→ **TASK GOAL**:
Every line of the data below that holds the string "left" needs to be reported.

[Stored data entries]
- - - -

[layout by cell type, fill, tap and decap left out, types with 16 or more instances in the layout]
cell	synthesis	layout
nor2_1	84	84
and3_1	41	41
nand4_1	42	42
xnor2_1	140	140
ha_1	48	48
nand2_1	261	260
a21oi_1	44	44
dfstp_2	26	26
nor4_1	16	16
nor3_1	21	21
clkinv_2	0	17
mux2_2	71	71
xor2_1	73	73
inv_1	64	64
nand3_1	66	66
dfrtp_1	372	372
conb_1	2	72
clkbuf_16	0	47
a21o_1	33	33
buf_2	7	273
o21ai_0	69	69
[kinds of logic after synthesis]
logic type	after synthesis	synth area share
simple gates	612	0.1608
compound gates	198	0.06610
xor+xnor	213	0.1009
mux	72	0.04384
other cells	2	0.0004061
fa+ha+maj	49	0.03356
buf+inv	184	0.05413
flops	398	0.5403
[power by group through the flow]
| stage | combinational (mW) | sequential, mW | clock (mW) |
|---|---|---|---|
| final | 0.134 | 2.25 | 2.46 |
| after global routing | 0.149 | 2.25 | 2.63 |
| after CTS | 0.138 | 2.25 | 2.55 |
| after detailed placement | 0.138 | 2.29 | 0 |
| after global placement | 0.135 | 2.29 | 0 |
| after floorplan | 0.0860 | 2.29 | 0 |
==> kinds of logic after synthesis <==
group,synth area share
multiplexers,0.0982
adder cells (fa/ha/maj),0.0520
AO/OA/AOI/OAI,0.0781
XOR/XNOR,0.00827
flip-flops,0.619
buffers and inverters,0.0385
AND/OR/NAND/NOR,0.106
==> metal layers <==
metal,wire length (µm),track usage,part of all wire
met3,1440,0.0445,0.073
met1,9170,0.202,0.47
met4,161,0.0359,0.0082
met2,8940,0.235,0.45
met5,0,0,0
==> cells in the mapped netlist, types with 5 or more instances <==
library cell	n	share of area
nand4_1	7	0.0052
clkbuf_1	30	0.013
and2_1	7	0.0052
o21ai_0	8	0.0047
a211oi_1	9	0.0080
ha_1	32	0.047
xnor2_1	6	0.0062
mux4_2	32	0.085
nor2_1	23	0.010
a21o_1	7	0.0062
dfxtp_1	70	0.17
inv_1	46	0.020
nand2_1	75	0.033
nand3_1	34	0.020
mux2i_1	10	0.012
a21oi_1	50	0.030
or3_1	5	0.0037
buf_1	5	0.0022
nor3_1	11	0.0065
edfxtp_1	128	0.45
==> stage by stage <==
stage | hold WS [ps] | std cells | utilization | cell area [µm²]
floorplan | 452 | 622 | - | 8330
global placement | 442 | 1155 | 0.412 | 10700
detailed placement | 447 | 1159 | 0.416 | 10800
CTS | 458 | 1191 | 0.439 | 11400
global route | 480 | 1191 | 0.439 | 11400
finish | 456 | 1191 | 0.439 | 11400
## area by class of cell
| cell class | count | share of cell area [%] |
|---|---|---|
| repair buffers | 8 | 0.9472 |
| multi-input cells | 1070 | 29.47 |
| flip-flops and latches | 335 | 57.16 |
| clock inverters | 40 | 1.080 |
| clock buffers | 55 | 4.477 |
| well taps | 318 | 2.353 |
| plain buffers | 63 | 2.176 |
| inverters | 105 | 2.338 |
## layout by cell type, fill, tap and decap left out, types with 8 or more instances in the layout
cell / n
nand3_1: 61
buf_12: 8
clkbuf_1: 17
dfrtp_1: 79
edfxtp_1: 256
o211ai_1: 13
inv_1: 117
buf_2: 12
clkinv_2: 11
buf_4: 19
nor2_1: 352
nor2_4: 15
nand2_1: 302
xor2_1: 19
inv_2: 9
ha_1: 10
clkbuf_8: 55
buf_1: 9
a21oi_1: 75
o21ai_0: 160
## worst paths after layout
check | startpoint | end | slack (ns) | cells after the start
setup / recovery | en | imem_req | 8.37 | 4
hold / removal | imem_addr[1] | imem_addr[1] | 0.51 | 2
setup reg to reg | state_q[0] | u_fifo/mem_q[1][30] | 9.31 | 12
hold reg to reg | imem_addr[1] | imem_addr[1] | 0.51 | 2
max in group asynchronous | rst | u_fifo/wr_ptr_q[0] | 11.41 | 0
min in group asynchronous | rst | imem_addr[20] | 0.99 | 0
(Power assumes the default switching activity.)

- - - -

→ **SOLUTION FOR THIS PROBLEM**:
[layout by cell type, fill, tap and decap left out, types with 16 or more instances in the layout]
## layout by cell type, fill, tap and decap left out, types with 8 or more instances in the layout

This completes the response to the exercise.